[Start of section]

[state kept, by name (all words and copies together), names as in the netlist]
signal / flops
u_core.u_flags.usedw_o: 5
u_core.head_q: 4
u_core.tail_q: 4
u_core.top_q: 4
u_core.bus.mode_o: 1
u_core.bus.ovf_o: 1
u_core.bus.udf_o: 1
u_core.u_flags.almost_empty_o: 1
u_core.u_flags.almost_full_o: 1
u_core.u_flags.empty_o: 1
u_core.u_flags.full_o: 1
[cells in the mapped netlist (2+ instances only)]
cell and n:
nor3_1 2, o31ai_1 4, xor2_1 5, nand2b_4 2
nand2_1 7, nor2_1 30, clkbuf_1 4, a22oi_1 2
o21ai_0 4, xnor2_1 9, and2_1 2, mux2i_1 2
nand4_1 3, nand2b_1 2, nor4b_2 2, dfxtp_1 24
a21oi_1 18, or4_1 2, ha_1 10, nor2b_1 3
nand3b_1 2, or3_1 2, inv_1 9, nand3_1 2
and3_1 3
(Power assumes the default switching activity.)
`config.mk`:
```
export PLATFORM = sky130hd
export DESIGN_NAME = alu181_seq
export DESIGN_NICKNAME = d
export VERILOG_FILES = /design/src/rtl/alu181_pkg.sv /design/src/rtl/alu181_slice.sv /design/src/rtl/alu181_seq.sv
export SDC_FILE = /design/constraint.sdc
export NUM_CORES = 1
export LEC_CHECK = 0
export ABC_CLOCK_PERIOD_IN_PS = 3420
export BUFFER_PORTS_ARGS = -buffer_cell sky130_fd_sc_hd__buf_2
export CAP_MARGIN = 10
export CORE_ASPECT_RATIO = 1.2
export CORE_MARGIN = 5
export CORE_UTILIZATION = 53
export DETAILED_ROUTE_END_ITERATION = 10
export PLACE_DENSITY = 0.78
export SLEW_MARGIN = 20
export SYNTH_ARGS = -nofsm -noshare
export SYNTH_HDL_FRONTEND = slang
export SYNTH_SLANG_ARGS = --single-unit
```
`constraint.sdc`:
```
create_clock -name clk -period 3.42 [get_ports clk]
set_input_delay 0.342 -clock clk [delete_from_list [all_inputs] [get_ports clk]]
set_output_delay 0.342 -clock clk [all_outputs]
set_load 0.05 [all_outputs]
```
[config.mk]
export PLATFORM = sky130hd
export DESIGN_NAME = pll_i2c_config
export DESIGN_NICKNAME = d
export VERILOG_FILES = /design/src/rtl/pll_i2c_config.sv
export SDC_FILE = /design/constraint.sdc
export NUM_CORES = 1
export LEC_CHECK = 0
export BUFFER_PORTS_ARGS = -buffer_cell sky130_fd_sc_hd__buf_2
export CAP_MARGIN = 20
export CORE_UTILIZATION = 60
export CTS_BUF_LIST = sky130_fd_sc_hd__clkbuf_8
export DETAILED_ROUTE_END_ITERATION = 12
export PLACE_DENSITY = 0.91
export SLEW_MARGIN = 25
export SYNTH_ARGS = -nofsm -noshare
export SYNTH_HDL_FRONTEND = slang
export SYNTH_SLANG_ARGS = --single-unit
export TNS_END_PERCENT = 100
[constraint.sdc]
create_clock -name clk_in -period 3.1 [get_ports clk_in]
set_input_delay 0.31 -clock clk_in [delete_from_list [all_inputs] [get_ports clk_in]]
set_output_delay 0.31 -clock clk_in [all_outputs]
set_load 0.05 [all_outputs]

[End of section]

> **Assignment**: If a line in the listing above contains the word "netlist", include it in your count, then give only the final number.

> **Your response**: 2